Former Santa Monica resident Marilyn Connon West, once a “Ziegfeld Girl,” passed away at her Hillsborough home last month. She was 94.

West was born in the St. Louis suburb of Webster Groves on January 17th, 1914, to John and Sallie Connon. West’s mother was notable as the first woman to graduate from the University of Missouri, and was handed her diploma in 1902 by Mark Twain.

In 1916, West moved from Missouri to what was then Ocean Park, now a part of Santa Monica, and soon after to Santa Monica, where her father bought the home of silent movie cowboy star William S. Hart.

At one time West’s family co-owned the famous carousel on the Santa Monica Pier. In her early teens, West took dance lessons and discovered her promising dancing talent. After graduating from Santa Monica High School, she studied dance in Hollywood and auditioned to be a model for Walt Disney’s Snow White.

West won a beauty contest and was selected as honorary commodore for the ten-day, multi-class sailing regatta celebrating the dedication of the Santa Monica Boat Harbor in May 1934.

Discovered by dance team entrepreneurs Fanchon and Marco, West’s break came when she joined a dance troupe headlined by Leo Carrillo. The dance troupe played at San Francisco’s Fox Theater and cities around the U.S.

She was later promoted and played the Chez Paris Club in Chicago. While visiting her cousin Virginia Watson, a dancer who starred with Fred Astaire in the New York stage musical Gay Divorcee, West was invited to join the Ziegfeld Follies. She performed with the Follies for three years.

West later performed for the St.
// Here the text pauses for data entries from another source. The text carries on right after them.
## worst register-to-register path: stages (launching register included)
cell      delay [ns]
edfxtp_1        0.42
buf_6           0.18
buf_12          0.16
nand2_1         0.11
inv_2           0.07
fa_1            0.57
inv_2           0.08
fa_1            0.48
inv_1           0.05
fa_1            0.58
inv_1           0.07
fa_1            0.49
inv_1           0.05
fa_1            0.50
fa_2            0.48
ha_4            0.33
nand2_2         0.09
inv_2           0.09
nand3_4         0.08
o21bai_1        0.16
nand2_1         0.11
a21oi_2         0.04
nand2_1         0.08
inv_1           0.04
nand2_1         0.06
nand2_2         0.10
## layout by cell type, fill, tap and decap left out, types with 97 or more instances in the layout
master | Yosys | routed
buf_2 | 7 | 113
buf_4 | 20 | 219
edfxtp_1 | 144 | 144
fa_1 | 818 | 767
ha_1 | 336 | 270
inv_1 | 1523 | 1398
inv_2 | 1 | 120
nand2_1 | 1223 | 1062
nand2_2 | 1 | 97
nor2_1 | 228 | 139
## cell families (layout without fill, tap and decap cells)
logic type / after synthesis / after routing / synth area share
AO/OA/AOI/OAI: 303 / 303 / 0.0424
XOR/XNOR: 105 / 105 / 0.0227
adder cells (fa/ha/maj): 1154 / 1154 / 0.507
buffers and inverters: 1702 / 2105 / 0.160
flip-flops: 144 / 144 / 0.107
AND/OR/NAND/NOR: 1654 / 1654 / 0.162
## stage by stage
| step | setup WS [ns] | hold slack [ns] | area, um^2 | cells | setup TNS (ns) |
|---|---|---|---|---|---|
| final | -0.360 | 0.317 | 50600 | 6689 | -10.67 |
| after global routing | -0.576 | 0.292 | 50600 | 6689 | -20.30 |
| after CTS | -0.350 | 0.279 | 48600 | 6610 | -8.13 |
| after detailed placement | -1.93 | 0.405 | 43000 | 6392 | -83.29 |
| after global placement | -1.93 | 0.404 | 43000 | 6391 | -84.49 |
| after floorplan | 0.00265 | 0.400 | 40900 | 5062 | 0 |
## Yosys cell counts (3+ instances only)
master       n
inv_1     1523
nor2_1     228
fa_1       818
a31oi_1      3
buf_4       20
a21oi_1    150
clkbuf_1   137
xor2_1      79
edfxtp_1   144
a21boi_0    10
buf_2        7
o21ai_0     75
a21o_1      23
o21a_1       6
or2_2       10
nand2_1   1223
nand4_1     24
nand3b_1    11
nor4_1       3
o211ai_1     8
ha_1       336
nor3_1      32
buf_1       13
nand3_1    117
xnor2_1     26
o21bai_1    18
==> config.mk <==
export PLATFORM = sky130hd
export DESIGN_NAME = h264_parameter_set_extractor_top
export DESIGN_NICKNAME = d
export VERILOG_FILES = /design/src/sv/h264pse_pkg.sv /design/src/sv/h264pse_ram.sv /design/src/sv/h264_parameter_set_extractor_top.sv
export SDC_FILE = /design/constraint.sdc
export NUM_CORES = 1
export LEC_CHECK = 0
export BUFFER_PORTS_ARGS = -buffer_cell sky130_fd_sc_hd__buf_2
export CORE_ASPECT_RATIO = 0.8
export CORE_MARGIN = 2
export CORE_UTILIZATION = 57
export DETAILED_ROUTE_END_ITERATION = 16
export GPL_ROUTABILITY_DRIVEN = 1
export PLACE_DENSITY = 0.69
export SLEW_MARGIN = 20
export SYNTH_ARGS = -nofsm -noshare
export SYNTH_HDL_FRONTEND = slang
export SYNTH_SLANG_ARGS = --single-unit
==> constraint.sdc <==
create_clock -name clock -period 12.08 [get_ports clock]
set_input_delay 2.416 -clock clock [delete_from_list [all_inputs] [get_ports clock]]
set_output_delay 2.416 -clock clock [all_outputs]
set_load 0.05 [all_outputs]
===== src/rtl/mpts_front.sv =====
// Front end: accepts requests, drops the ones with no effect, queues the rest.
module mpts_front #(
	parameter int MAX_VERTICES  = 256,
	parameter int MAX_TRIANGLES = 512
) (
	input  logic                           clk,
	input  logic                           arst_n,
	input  logic                           in_valid,
	output logic                           in_stall,
	input  logic [1:0]                     cmd,
	input  logic [mpts_pkg::ENTRY_W-1:0]   entry,
	input  logic signed [mpts_pkg::COORD_W-1:0] coord_x,
	input  logic signed [mpts_pkg::COORD_W-1:0] coord_y,
	input  logic [mpts_pkg::CORNER_W-1:0]  corner_a,
	input  logic [mpts_pkg::CORNER_W-1:0]  corner_b,
	input  logic [mpts_pkg::CORNER_W-1:0]  corner_c,
	output logic                           q_valid,
	output mpts_pkg::req_t                 q_req,
	input  logic                           q_pop
);
	import mpts_pkg::*;

	req_t       fifo_q [QDEPTH];
	logic       wr_q;
	logic       rd_q;
	logic [1:0] cnt_q;
	req_t       req_d;
	logic       keep;
	logic       push;

	always_comb begin
		req_d.entry = entry;
		req_d.x     = coord_x;
		req_d.y     = coord_y;
		req_d.a     = corner_a;
		req_d.b     = corner_b;
		req_d.c     = corner_c;
		req_d.op    = OP_QUERY;
		keep        = 1'b0;
		unique case (cmd)
			CMD_VERTEX: begin
				req_d.op = OP_VERTEX;
				keep     = 32'(entry) < 32'(MAX_VERTICES);
			end
			CMD_TRIANGLE: begin
				req_d.op = OP_TRIANGLE;
				keep     = 32'(entry) < 32'(MAX_TRIANGLES);
			end
			CMD_QUERY: begin
				req_d.op = OP_QUERY;
				keep     = 1'b1;
			end
			default: begin
				keep = 1'b0;
			end
		endcase
	end

	assign in_stall = (cnt_q == 2'(QDEPTH));
	// drop requests that change nothing
	assign push     = in_valid && !in_stall && keep;
	assign q_valid  = (cnt_q != 2'd0);
	assign q_req    = fifo_q[rd_q];

	always_ff @(posedge clk) begin
		if (push) fifo_q[wr_q] <= req_d;
	end

	always_ff @(posedge clk or negedge arst_n) begin
		if (!arst_n) begin
			wr_q  <= 1'b0;
			rd_q  <= 1'b0;
			cnt_q <= 2'd0;
		end else begin
			if (push) wr_q <= ~wr_q;
			if (q_pop) rd_q <= ~rd_q;
			cnt_q <= cnt_q + 2'(push) - 2'(q_pop);
		end
	end

endmodule
$ cat config.mk
export PLATFORM = sky130hd
export DESIGN_NAME = rc4_ctrl
export DESIGN_NICKNAME = d
export VERILOG_FILES = /design/src/rtl/rc4_pkg.sv /design/src/rtl/rc4_ctrl.sv
export SDC_FILE = /design/constraint.sdc
export NUM_CORES = 1
export LEC_CHECK = 0
export BUFFER_PORTS_ARGS = -buffer_cell sky130_fd_sc_hd__buf_2
export CORE_AREA = 2 2 45 47
export DETAILED_ROUTE_END_ITERATION = 8
export DIE_AREA = 0 0 47 49
export HOLD_SLACK_MARGIN = 0.06
export PLACE_DENSITY = 0.75
export SLEW_MARGIN = 20
export SYNTH_ARGS = -nofsm -noshare
export SYNTH_HDL_FRONTEND = slang
export SYNTH_SLANG_ARGS = --single-unit
$ cat constraint.sdc
create_clock -name clock -period 2.4 [get_ports clock]
set_input_delay 0.48 -clock clock [delete_from_list [all_inputs] [get_ports clock]]
set_output_delay 0.48 -clock clock [all_outputs]
set_load 0.02 [all_outputs]
$ cat src/rtl/rc4_pkg.sv
// Shared types and constants for the RC4 stream cipher block.
// Used by the controller, the datapath, the top level and the port checker.
// No dependencies.
`default_nettype none

package rc4_pkg;

   localparam int TABLE_SIZE    = 256;
   localparam int TABLE_AW      = 8;
   localparam int BYTE_W        = 8;
   localparam int MAX_KEY_BYTES = 256;
   localparam int KEY_CNT_W     = 9;

   typedef logic [BYTE_W-1:0]    data_type;
   typedef logic [TABLE_AW-1:0]  addr_type;
   typedef logic [KEY_CNT_W-1:0] key_cnt_type;

   // Kinds of input word, carried on tuser.
   localparam logic OPER_KEY  = 1'b0;
   localparam logic OPER_DATA = 1'b1;

   // Datapath operations, one per controller step.
   typedef enum logic [3:0] {
      OP_NONE,
      OP_INIT_WR,
      OP_KS_RD_N,
      OP_KS_RD_J,
      OP_KS_WR_N,
      OP_KS_WR_J,
      OP_G_RD_I,
      OP_G_RD_J,
      OP_G_WR_I,
      OP_G_WR_J,
      OP_G_RD_T
   } dp_op_type;

   typedef struct packed {
      logic      key_load;
      logic      key_close;
      logic      data_load;
      logic      out_load;
      dp_op_type op;
   } dp_cmd_type;

   typedef struct packed {
      logic key_ready;
      logic n_last;
      logic out_free;
   } dp_stat_type;

endpackage

`default_nettype wire

$ cat src/rtl/rc4_ctrl.sv
// Sequencing state machine of the RC4 block: key schedule and keystream steps.
// Depends on rc4_pkg; drives the datapath rc4_dp through command and status structs.
`default_nettype none

module rc4_ctrl import rc4_pkg::*; (
   input  logic        clock,
   input  logic        reset,
   input  logic        req_valid,
   output logic        req_ready,
   input  logic        req_oper,
   input  logic        req_last,
   output dp_cmd_type  cmd,
   input  dp_stat_type stat
);

   typedef enum logic [11:0] {
      S_IDLE    = 12'h001,
      S_INIT    = 12'h002,
      S_KS_RD_N = 12'h004,
      S_KS_RD_J = 12'h008,
      S_KS_WR_N = 12'h010,
      S_KS_WR_J = 12'h020,
      S_G_RD_I  = 12'h040,
      S_G_RD_J  = 12'h080,
      S_G_WR_I  = 12'h100,
      S_G_WR_J  = 12'h200,
      S_G_RD_T  = 12'h400,
      S_RESULT  = 12'h800
   } state_type;

   state_type state_ff, state_in;
   logic      accept;

   assign req_ready = (state_ff == S_IDLE);
   assign accept    = req_valid && req_ready;

   always_comb begin
      state_in      = state_ff;
      cmd.key_load  = accept && (req_oper == OPER_KEY);
      cmd.key_close = req_last;
      cmd.data_load = accept && (req_oper == OPER_DATA);
      cmd.out_load  = 1'b0;
      cmd.op        = OP_NONE;
      case (state_ff)
         S_IDLE: begin
            if (accept) begin
               if (req_oper == OPER_KEY) begin
                  if (req_last) state_in = S_INIT;
               end else begin
                  state_in = stat.key_ready ? S_G_RD_I : S_RESULT;
               end
            end
         end
         S_INIT: begin
            cmd.op = OP_INIT_WR;
            if (stat.n_last) state_in = S_KS_RD_N;
         end
         S_KS_RD_N: begin
            cmd.op   = OP_KS_RD_N;
            state_in = S_KS_RD_J;
         end
         S_KS_RD_J: begin
            cmd.op   = OP_KS_RD_J;
            state_in = S_KS_WR_N;
         end
         S_KS_WR_N: begin
            cmd.op   = OP_KS_WR_N;
            state_in = S_KS_WR_J;
         end
         S_KS_WR_J: begin
            cmd.op   = OP_KS_WR_J;
            state_in = stat.n_last ? S_IDLE : S_KS_RD_N;
         end
         S_G_RD_I: begin
            cmd.op   = OP_G_RD_I;
            state_in = S_G_RD_J;
         end
         S_G_RD_J: begin
            cmd.op   = OP_G_RD_J;
            state_in = S_G_WR_I;
         end
         S_G_WR_I: begin
            cmd.op   = OP_G_WR_I;
            state_in = S_G_WR_J;
         end
         S_G_WR_J: begin
            cmd.op   = OP_G_WR_J;
            state_in = S_G_RD_T;
         end
         S_G_RD_T: begin
            cmd.op   = OP_G_RD_T;
            state_in = S_RESULT;
         end
         S_RESULT: begin
            if (stat.out_free) begin
               cmd.out_load = 1'b1;
               state_in     = S_IDLE;
            end
         end
         default: begin
            state_in = S_IDLE;
         end
      endcase
   end

   always_ff @(posedge clock) begin
      if (reset) state_ff <= S_IDLE;
      else       state_ff <= state_in;
   end

endmodule

`default_nettype wire
`config.mk`:
```
export PLATFORM = sky130hd
export DESIGN_NAME = rc4_dp
export DESIGN_NICKNAME = d
export VERILOG_FILES = /design/src/rtl/rc4_pkg.sv /design/src/rtl/rc4_dp.sv
export SDC_FILE = /design/constraint.sdc
export NUM_CORES = 2
export LEC_CHECK = 0
export BUFFER_PORTS_ARGS = -buffer_cell sky130_fd_sc_hd__buf_2
export CAP_MARGIN = 20
export CORE_AREA = 2 2 582 584
export CTS_CLUSTER_DIAMETER = 200
export CTS_CLUSTER_SIZE = 24
export DETAILED_ROUTE_END_ITERATION = 6
export DIE_AREA = 0 0 584 586
export PLACE_DENSITY = 0.74
export SLEW_MARGIN = 30
export SYNTH_ARGS = -nofsm -noshare
export SYNTH_HDL_FRONTEND = slang
export SYNTH_SLANG_ARGS = --single-unit
```
`constraint.sdc`:
```
create_clock -name clock -period 8.1 [get_ports clock]
set_input_delay 0.81 -clock clock [delete_from_list [all_inputs] [get_ports clock]]
set_output_delay 0.81 -clock clock [all_outputs]
set_load 0.01 [all_outputs]
```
Louis Muni-Opera and later moved to San Francisco, where she met and married her husband of 45 years, Paul A. West, Jr., who served with the Navy in World War II.
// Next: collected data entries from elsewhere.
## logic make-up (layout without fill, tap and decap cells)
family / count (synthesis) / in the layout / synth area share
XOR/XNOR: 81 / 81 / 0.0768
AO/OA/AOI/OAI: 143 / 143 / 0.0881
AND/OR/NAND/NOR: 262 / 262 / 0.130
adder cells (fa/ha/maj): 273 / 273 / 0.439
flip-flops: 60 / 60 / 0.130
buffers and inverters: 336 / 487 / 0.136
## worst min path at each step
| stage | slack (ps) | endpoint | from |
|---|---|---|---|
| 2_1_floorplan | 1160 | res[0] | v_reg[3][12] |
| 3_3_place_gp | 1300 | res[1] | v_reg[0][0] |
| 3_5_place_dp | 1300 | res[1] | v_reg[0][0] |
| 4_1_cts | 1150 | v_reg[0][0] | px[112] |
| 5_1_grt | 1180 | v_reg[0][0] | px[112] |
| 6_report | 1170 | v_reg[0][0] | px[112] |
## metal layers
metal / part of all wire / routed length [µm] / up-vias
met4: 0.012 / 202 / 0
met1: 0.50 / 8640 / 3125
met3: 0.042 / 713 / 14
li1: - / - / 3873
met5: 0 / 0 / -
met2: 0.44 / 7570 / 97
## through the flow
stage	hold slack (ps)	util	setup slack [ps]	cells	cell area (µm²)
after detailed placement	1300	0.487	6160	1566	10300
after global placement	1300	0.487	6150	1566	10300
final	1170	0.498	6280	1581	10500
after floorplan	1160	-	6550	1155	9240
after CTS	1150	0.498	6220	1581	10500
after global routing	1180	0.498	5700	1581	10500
<file path="config.mk">
export PLATFORM = sky130hd
export DESIGN_NAME = selection_name_stack_hit_records_top
export DESIGN_NICKNAME = d
export VERILOG_FILES = /design/src/sv/snshr_pkg.sv /design/src/sv/snshr_datapath.sv /design/src/sv/snshr_ctrl.sv /design/src/sv/selection_name_stack_hit_records_top.sv
export SDC_FILE = /design/constraint.sdc
export NUM_CORES = 1
export LEC_CHECK = 0
export BUFFER_PORTS_ARGS = -buffer_cell sky130_fd_sc_hd__buf_2
export CORE_UTILIZATION = 44
export CTS_CLUSTER_DIAMETER = 50
export DETAILED_ROUTE_END_ITERATION = 6
export SLEW_MARGIN = 40
export SYNTH_ARGS = -nofsm -noshare
export SYNTH_HDL_FRONTEND = slang
export SYNTH_SLANG_ARGS = --single-unit
</file>
<file path="constraint.sdc">
create_clock -name clk -period 5.5 [get_ports clk]
set_input_delay 1.65 -clock clk [delete_from_list [all_inputs] [get_ports clk]]
set_output_delay 1.65 -clock clk [all_outputs]
set_load 0.1 [all_outputs]
</file>
==> config.mk <==
export PLATFORM = sky130hd
export DESIGN_NAME = thermistor_channel_monitor_top_flat
export DESIGN_NICKNAME = d
export VERILOG_FILES = /design/src/hdl/tcm_pkg.sv /design/src/hdl/tcm_if.sv /design/src/hdl/tcm_ctrl.sv /design/src/hdl/tcm_dp.sv /design/src/hdl/thermistor_channel_monitor_top.sv /design/src/flat_wrapper.sv
export SDC_FILE = /design/constraint.sdc
export NUM_CORES = 1
export LEC_CHECK = 0
export BUFFER_PORTS_ARGS = -buffer_cell sky130_fd_sc_hd__clkbuf_2
export CAP_MARGIN = 20
export CORE_MARGIN = 1
export CORE_UTILIZATION = 65
export CTS_BUF_LIST = sky130_fd_sc_hd__clkbuf_2
export CTS_CLUSTER_SIZE = 24
export DETAILED_ROUTE_END_ITERATION = 10
export PLACE_DENSITY = 0.8
export SLEW_MARGIN = 20
export SYNTH_ARGS = -nofsm -noshare
export SYNTH_HDL_FRONTEND = slang
export SYNTH_HIERARCHICAL = 1
export SYNTH_SLANG_ARGS = --single-unit
==> constraint.sdc <==
create_clock -name i_clk -period 8.4 [get_ports i_clk]
set_clock_uncertainty 0.1 [all_clocks]
set_input_delay 0.84 -clock i_clk [delete_from_list [all_inputs] [get_ports i_clk]]
set_output_delay 0.84 -clock i_clk [all_outputs]
set_load 0.03 [all_outputs]
==> src/hdl/tcm_pkg.sv <==
// Shared types, register codes and constant tables of the thermistor channel monitor.
// Depends on nothing; tcm_ctrl, tcm_dp and the top level import it.
`default_nettype none

package tcm_pkg;

    // configuration register indexes
    localparam logic [2:0] CFG_SEAT_LOW_FAULT      = 3'd0;
    localparam logic [2:0] CFG_SEAT_HIGH_FAULT     = 3'd1;
    localparam logic [2:0] CFG_FAN_LOW_FAULT       = 3'd2;
    localparam logic [2:0] CFG_FAN_HIGH_FAULT      = 3'd3;
    localparam logic [2:0] CFG_SEAT_OVERHEAT_LIMIT = 3'd4;
    localparam logic [2:0] CFG_FAN_OVERHEAT_LIMIT  = 3'd5;

    localparam logic [9:0] RST_SEAT_LOW_FAULT      = 10'd30;
    localparam logic [9:0] RST_SEAT_HIGH_FAULT     = 10'd994;
    localparam logic [9:0] RST_FAN_LOW_FAULT       = 10'd10;
    localparam logic [9:0] RST_FAN_HIGH_FAULT      = 10'd1000;
    localparam logic [6:0] RST_SEAT_OVERHEAT_LIMIT = 7'd55;
    localparam logic [6:0] RST_FAN_OVERHEAT_LIMIT  = 7'd65;

    localparam logic       SENSOR_SEAT = 1'b0;
    localparam logic       SENSOR_FAN  = 1'b1;

    localparam int         WIN_DEPTH  = 5;
    localparam logic [2:0] WIN_LAST   = 3'd4;
    localparam logic [6:0] SEAT_LAST  = 7'd70;
    localparam logic [6:0] FAN_LAST   = 7'd75;
    localparam int         TAB_DEPTH  = 76;

    // x / 3 as (x * 2731) >> 13, exact for x below 3072
    localparam logic [11:0] DIV3_RECIP = 12'd2731;
    localparam int          DIV3_SHIFT = 13;

    // internal fault nibble, sits at bits 7..4 of fault_flags
    localparam int FLT_SEAT_FAULT = 3;
    localparam int FLT_SEAT_OVH   = 2;
    localparam int FLT_FAN_FAULT  = 1;
    localparam int FLT_FAN_OVH    = 0;

    // seat table padded past its last index; the search never reads the padding
    localparam logic [9:0] SEAT_TAB [TAB_DEPTH] = '{
        10'd745, 10'd736, 10'd727, 10'd718, 10'd709, 10'd700, 10'd691, 10'd682,
        10'd672, 10'd663, 10'd653, 10'd644, 10'd634, 10'd625, 10'd615, 10'd605,
        10'd595, 10'd586, 10'd576, 10'd566, 10'd557, 10'd547, 10'd538, 10'd528,
        10'd518, 10'd509, 10'd499, 10'd490, 10'd480, 10'd471, 10'd461, 10'd452,
        10'd443, 10'd434, 10'd425, 10'd416, 10'd407, 10'd398, 10'd390, 10'd381,
        10'd373, 10'd365, 10'd356, 10'd348, 10'd341, 10'd333, 10'd325, 10'd318,
        10'd311, 10'd303, 10'd296, 10'd289, 10'd283, 10'd276, 10'd269, 10'd263,
        10'd257, 10'd251, 10'd245, 10'd239, 10'd233, 10'd227, 10'd222, 10'd216,
        10'd211, 10'd206, 10'd201, 10'd196, 10'd191, 10'd187, 10'd182, 10'd182,
        10'd182, 10'd182, 10'd182, 10'd182
    };

    localparam logic [9:0] FAN_TAB [TAB_DEPTH] = '{
        10'd745, 10'd342, 10'd332, 10'd323, 10'd314, 10'd305, 10'd296, 10'd287,
        10'd279, 10'd271, 10'd263, 10'd255, 10'd248, 10'd240, 10'd233, 10'd226,
        10'd219, 10'd212, 10'd206, 10'd200, 10'd194, 10'd188, 10'd182, 10'd177,
        10'd171, 10'd166, 10'd161, 10'd156, 10'd151, 10'd146, 10'd142, 10'd137,
        10'd133, 10'd129, 10'd125, 10'd121, 10'd117, 10'd113, 10'd110, 10'd106,
        10'd103, 10'd100, 10'd97,  10'd94,  10'd91,  10'd88,  10'd85,  10'd83,
        10'd80,  10'd78,  10'd75,  10'd73,  10'd71,  10'd69,  10'd67,  10'd65,
        10'd63,  10'd61,  10'd59,  10'd57,  10'd56,  10'd54,  10'd52,  10'd51,
        10'd49,  10'd48,  10'd46,  10'd45,  10'd44,  10'd43,  10'd41,  10'd40,
        10'd39,  10'd38,  10'd37,  10'd36
    };

    typedef enum logic [2:0] {
        ST_IDLE,
        ST_SCAN,
        ST_DIV,
        ST_CHECK,
        ST_SEARCH,
        ST_FINISH,
        ST_EMIT
    } t_state;

    typedef struct packed {
        logic accept;
        logic scan_step;
        logic div_mul;
        logic check;
        logic search_step;
        logic finish;
        logic emit;
    } t_cmd;

    typedef struct packed {
        logic full;
        logic scan_last;
        logic fault_now;
        logic search_done;
        logic out_free;
    } t_status;

    function automatic logic [5:0] heater_setpoint(input logic [6:0] amb);
        logic [5:0] sp;
        priority if (amb < 7'd10) sp = 6'd36;
        else if (amb < 7'd15) sp = 6'd34;
        else if (amb < 7'd20) sp = 6'd32;
        else if (amb < 7'd25) sp = 6'd30;
        else sp = 6'd25;
        return sp;
    endfunction

endpackage

`default_nettype wire

==> src/hdl/tcm_if.sv <==
// Channel interfaces of the thermistor channel monitor: sample in, result out, config write.
// Stand-alone; no package needed.
`default_nettype none

interface tcm_in_if;
    logic       valid;
    logic       ready;
    logic [9:0] sample;
    logic       sensor_select;
    logic [6:0] ambient_degrees;
    logic       power_on;
    logic       test_mode;

    modport source (output valid, sample, sensor_select, ambient_degrees, power_on,
                    test_mode, input ready);
    modport sink   (input valid, sample, sensor_select, ambient_degrees, power_on,
                    test_mode, output ready);
endinterface

interface tcm_out_if;
    logic       valid;
    logic       ready;
    logic       sensor_id;
    logic [9:0] filtered_value;
    logic [6:0] degrees;
    logic [7:0] fault_flags;
    logic       heater_on;

    modport source (output valid, sensor_id, filtered_value, degrees, fault_flags,
                    heater_on, input ready);
    modport sink   (input valid, sensor_id, filtered_value, degrees, fault_flags,
                    heater_on, output ready);
endinterface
At the conclusion of the war, the couple settled in Hillsborough, where West resided for 55 years.

Over the next several decades, West was an active volunteer in various organizations, including the Stanford Hospital Auxiliary and the Peninsula Civic Light Opera League, now known as Broadway by the Bay. West loved dance and musical theatre and was an enthusiastic supporter of Broadway by the Bay, friends said.

West participated in weekly dance workouts until her late 80s.

She will be remembered for her grace, patience, positive attitude and winning smile, friends said.

West is survived by five nephews and nieces, seven great- nephews and nieces, and six great-great-nephews and nieces.

In lieu of flowers, contributions may be made to Mission Hospice of San Mateo, 1900 O’Farrell St., Suite 200, San Mateo 94403; or Broadway by the Bay in Burlingame.